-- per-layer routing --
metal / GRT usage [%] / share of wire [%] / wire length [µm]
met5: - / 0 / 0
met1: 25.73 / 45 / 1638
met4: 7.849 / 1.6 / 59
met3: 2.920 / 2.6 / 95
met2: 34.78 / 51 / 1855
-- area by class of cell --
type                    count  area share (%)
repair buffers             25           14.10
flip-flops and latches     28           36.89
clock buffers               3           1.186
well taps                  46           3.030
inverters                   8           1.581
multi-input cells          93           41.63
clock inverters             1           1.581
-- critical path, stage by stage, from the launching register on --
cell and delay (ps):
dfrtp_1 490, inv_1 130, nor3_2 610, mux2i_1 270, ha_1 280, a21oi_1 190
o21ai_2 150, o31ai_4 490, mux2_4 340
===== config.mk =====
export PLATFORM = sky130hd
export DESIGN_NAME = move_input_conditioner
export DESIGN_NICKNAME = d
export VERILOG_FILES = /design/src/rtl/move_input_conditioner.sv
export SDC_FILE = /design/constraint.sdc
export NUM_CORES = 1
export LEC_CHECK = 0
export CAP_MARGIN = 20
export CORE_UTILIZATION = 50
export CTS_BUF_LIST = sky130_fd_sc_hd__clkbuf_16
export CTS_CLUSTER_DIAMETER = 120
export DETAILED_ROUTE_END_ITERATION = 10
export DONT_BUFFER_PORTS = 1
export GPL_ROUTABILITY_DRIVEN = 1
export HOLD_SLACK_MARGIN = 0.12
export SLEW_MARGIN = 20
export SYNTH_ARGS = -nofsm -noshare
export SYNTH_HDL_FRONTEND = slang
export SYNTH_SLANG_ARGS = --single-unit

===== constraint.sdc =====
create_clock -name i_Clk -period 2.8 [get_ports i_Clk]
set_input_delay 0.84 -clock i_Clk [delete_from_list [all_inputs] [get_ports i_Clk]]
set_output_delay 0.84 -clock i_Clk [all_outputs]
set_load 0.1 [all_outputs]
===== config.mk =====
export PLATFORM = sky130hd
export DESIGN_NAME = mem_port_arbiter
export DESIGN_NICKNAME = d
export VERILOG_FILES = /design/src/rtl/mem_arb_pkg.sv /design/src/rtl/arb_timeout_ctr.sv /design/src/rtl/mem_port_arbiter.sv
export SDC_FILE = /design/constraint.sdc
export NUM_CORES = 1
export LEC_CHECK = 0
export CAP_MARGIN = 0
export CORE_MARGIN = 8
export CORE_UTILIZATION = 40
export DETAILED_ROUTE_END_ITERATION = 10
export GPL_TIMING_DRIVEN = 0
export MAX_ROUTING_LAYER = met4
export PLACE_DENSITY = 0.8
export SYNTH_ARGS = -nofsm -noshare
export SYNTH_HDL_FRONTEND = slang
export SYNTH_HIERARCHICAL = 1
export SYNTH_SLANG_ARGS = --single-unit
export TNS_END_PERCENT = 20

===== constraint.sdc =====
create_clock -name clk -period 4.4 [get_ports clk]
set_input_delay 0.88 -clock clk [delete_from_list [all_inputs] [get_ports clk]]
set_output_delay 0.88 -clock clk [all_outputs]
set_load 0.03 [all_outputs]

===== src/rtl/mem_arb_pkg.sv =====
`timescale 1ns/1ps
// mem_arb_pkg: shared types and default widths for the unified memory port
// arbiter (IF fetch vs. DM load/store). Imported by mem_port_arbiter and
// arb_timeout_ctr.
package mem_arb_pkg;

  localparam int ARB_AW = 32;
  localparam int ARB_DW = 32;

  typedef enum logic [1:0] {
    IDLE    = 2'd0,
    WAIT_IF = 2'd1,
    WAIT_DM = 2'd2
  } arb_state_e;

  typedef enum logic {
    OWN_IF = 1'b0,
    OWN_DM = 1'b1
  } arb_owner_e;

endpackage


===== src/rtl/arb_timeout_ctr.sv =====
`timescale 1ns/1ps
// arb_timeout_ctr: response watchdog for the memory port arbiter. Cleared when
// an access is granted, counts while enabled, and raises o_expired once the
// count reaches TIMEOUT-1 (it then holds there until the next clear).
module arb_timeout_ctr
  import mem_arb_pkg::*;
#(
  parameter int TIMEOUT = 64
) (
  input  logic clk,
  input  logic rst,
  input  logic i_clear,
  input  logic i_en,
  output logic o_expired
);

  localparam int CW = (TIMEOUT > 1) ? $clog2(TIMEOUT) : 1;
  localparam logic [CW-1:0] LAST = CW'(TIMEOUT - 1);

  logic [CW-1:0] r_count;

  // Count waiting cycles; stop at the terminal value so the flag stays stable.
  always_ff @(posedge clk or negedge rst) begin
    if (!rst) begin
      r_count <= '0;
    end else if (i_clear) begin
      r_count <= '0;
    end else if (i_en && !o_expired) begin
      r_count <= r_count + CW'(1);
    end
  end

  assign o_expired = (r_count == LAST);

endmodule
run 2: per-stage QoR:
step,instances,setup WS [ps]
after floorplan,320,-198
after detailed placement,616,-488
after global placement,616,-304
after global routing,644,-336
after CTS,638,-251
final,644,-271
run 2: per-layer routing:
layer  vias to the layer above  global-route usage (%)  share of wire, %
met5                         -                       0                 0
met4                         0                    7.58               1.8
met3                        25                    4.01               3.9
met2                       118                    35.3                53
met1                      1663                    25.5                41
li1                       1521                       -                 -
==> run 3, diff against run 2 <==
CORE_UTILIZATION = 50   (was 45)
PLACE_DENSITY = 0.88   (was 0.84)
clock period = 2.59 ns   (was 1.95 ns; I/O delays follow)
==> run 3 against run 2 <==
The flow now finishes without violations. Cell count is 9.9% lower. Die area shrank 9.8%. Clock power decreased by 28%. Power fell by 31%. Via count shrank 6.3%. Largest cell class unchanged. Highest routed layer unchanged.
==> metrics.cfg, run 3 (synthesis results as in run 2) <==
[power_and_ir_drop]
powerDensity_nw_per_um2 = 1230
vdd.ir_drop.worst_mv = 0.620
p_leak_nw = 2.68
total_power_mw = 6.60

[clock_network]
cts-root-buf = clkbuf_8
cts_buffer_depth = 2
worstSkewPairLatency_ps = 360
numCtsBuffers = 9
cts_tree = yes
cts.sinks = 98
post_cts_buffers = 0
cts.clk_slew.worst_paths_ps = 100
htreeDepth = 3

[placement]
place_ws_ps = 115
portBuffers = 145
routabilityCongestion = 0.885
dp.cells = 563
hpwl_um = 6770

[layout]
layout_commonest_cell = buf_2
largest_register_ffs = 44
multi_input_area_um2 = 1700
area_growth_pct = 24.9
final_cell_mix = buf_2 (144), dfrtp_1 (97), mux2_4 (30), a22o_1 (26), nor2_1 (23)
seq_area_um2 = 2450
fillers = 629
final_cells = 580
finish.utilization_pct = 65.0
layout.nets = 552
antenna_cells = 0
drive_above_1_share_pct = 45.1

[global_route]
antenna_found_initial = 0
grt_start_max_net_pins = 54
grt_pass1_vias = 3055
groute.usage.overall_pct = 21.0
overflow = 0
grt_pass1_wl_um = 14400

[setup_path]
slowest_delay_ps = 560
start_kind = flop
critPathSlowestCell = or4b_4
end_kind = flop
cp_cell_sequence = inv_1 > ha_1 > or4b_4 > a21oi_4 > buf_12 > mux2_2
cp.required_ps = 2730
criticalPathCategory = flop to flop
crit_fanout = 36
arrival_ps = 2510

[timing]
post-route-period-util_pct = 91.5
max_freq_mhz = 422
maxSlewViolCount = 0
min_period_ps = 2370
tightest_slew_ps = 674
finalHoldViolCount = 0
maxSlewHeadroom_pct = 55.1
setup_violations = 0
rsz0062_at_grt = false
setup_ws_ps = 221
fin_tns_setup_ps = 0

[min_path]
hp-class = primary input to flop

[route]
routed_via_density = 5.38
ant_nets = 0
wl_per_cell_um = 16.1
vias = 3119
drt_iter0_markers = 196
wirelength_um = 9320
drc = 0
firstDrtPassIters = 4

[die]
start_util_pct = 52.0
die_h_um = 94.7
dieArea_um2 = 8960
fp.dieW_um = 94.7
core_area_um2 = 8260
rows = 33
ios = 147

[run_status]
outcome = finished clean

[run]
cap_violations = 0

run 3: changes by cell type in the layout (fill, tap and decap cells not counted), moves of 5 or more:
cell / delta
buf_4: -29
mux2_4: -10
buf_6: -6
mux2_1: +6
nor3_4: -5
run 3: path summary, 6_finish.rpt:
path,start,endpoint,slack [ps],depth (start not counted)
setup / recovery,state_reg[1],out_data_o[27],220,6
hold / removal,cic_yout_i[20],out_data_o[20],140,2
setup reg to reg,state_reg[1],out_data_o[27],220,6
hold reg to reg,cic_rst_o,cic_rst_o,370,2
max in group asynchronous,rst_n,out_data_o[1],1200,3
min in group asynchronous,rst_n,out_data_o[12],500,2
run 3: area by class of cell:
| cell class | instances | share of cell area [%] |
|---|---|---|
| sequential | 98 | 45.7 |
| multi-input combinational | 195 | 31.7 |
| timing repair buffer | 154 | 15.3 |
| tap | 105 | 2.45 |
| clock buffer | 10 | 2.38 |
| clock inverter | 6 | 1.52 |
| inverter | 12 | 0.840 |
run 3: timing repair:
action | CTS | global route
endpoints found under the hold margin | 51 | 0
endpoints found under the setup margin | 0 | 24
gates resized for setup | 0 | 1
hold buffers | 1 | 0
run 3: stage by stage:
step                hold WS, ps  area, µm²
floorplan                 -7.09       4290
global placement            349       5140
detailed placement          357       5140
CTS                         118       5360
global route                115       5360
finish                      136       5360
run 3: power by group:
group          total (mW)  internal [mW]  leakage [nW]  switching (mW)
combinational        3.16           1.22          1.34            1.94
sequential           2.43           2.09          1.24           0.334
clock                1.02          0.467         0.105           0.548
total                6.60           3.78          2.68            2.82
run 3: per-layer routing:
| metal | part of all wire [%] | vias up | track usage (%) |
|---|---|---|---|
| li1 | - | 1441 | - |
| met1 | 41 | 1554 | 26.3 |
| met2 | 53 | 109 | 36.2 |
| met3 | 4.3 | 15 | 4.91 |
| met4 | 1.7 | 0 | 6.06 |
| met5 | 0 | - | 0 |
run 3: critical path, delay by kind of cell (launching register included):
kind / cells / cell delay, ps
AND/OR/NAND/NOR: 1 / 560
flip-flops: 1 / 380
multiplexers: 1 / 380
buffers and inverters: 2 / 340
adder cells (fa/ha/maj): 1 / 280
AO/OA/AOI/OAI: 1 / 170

§ §

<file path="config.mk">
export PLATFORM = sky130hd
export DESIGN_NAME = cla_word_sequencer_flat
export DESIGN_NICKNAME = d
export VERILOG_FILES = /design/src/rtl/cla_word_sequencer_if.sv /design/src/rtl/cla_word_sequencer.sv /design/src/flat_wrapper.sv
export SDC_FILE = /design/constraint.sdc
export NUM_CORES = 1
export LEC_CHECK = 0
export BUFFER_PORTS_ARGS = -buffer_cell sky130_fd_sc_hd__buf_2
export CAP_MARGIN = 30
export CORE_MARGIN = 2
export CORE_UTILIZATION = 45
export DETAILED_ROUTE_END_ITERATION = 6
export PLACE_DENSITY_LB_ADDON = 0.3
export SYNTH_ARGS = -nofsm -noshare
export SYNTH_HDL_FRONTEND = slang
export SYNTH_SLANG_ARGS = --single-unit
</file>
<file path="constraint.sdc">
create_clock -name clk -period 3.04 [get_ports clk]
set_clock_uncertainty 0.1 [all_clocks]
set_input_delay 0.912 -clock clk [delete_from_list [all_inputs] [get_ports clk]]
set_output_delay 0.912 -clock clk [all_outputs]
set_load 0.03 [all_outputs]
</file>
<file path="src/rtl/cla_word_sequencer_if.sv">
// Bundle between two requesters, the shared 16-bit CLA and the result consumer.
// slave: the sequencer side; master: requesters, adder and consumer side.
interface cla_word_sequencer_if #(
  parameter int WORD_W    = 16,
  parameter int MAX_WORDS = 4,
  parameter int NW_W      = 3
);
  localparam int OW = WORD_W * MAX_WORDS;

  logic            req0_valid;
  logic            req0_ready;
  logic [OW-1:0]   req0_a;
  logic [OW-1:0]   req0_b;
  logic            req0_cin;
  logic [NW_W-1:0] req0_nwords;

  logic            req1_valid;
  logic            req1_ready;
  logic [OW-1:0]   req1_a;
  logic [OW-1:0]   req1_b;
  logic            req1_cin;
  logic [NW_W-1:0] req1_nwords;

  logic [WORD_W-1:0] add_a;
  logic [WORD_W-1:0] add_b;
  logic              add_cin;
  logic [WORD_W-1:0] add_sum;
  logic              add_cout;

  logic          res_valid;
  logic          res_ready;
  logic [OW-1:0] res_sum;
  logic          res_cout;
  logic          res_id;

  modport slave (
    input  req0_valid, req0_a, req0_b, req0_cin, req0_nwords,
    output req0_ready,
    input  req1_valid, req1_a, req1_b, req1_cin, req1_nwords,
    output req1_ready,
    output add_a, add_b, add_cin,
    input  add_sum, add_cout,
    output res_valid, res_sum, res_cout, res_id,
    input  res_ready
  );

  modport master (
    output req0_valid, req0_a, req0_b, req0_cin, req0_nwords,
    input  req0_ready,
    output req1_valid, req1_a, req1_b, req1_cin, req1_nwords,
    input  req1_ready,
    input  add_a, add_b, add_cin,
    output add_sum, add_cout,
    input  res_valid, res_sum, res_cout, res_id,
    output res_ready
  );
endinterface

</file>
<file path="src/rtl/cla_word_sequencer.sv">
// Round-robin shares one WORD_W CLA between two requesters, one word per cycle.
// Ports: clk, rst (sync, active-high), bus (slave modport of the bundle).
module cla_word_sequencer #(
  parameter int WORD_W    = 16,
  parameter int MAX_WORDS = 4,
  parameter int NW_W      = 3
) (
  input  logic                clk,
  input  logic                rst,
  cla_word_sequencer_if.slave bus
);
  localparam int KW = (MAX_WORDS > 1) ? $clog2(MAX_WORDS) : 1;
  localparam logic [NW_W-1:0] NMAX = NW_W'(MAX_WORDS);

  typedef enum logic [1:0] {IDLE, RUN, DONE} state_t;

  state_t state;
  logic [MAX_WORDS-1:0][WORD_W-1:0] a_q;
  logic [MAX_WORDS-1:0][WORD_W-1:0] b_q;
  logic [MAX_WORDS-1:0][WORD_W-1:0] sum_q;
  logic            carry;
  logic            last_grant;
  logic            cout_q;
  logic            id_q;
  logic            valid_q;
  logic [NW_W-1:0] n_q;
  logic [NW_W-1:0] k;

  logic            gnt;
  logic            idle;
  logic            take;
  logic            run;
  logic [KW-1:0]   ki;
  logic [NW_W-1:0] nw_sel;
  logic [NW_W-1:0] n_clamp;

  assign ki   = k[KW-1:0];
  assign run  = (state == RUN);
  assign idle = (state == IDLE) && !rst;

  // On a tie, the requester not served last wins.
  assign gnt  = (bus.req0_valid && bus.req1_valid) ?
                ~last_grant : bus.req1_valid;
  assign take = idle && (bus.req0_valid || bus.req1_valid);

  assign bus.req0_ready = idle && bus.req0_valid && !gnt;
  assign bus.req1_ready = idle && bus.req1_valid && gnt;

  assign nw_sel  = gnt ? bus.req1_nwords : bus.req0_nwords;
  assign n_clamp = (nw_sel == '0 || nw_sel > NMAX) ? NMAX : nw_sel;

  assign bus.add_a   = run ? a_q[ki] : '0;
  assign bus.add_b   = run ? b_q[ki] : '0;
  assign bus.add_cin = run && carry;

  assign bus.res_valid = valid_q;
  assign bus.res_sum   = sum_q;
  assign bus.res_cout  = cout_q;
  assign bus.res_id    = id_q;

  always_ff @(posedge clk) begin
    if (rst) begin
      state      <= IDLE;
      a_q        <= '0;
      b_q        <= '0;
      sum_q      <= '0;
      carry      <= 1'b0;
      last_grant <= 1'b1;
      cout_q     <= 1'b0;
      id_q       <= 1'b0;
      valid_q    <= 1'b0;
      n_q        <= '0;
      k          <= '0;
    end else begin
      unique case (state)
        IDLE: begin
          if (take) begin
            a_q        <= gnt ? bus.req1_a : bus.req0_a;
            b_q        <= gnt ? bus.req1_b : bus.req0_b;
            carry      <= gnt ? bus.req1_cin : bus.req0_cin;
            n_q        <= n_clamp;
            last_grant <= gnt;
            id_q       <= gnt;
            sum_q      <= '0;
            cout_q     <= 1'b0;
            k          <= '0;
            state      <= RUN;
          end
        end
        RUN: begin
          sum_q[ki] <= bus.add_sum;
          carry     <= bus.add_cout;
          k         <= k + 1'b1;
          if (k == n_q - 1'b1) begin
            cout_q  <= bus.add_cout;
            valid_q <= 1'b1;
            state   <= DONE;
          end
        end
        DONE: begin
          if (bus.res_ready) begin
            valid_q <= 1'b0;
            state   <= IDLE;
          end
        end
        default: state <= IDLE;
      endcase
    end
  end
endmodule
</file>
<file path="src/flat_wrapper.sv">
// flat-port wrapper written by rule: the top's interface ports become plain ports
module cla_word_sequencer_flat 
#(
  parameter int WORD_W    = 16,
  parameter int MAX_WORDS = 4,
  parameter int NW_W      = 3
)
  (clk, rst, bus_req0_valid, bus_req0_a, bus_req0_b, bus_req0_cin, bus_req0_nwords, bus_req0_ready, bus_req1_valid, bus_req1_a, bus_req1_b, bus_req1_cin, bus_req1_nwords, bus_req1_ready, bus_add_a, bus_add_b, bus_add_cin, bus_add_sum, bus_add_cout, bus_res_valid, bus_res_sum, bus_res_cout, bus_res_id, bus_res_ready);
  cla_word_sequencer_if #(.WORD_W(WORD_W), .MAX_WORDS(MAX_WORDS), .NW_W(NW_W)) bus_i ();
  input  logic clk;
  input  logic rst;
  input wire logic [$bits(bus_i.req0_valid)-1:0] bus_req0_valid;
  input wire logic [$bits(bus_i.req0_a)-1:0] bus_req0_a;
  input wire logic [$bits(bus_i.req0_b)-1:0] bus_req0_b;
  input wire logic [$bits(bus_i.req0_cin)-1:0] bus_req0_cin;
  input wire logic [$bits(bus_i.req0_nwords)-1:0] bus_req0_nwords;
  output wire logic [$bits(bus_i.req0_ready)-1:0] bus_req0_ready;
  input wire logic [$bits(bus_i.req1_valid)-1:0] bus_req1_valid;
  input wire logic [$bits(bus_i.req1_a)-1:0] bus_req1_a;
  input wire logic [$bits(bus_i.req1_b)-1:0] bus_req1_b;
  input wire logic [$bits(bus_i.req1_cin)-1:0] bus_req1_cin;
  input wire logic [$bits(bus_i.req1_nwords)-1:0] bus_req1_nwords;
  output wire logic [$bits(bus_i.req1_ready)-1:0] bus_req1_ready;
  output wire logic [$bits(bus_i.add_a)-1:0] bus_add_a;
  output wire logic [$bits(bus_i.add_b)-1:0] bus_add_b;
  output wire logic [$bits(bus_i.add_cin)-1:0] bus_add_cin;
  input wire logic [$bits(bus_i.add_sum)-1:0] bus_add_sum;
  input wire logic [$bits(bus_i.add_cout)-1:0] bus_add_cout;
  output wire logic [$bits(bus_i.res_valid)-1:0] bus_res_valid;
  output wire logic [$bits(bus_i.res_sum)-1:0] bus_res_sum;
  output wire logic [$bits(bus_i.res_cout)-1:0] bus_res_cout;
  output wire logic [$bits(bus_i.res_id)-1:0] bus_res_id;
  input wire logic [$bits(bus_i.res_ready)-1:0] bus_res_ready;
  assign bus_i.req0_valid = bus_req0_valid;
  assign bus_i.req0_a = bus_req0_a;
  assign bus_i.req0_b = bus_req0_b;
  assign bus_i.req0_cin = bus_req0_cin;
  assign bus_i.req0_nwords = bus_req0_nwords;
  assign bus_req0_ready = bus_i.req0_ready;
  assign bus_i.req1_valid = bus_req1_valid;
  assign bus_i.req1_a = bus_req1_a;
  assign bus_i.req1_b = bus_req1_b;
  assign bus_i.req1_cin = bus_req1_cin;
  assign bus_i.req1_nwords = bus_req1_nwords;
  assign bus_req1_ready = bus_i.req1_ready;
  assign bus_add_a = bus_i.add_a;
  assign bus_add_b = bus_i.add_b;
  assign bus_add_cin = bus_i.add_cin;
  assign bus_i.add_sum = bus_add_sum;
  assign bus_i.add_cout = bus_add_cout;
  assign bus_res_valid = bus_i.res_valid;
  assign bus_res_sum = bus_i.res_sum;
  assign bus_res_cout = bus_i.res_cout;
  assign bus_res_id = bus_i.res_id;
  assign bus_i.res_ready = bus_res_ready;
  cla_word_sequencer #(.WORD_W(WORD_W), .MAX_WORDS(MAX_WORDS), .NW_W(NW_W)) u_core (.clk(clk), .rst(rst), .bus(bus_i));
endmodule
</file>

§ §

Give the exact lines, and only those, from the line containing "step,instances,setup WS [ps]" through the line containing "share of wire, %" in the entries above.

• Your solution:
step,instances,setup WS [ps]
after floorplan,320,-198
after detailed placement,616,-488
after global placement,616,-304
after global routing,644,-336
after CTS,638,-251
final,644,-271
run 2: per-layer routing:
layer  vias to the layer above  global-route usage (%)  share of wire, %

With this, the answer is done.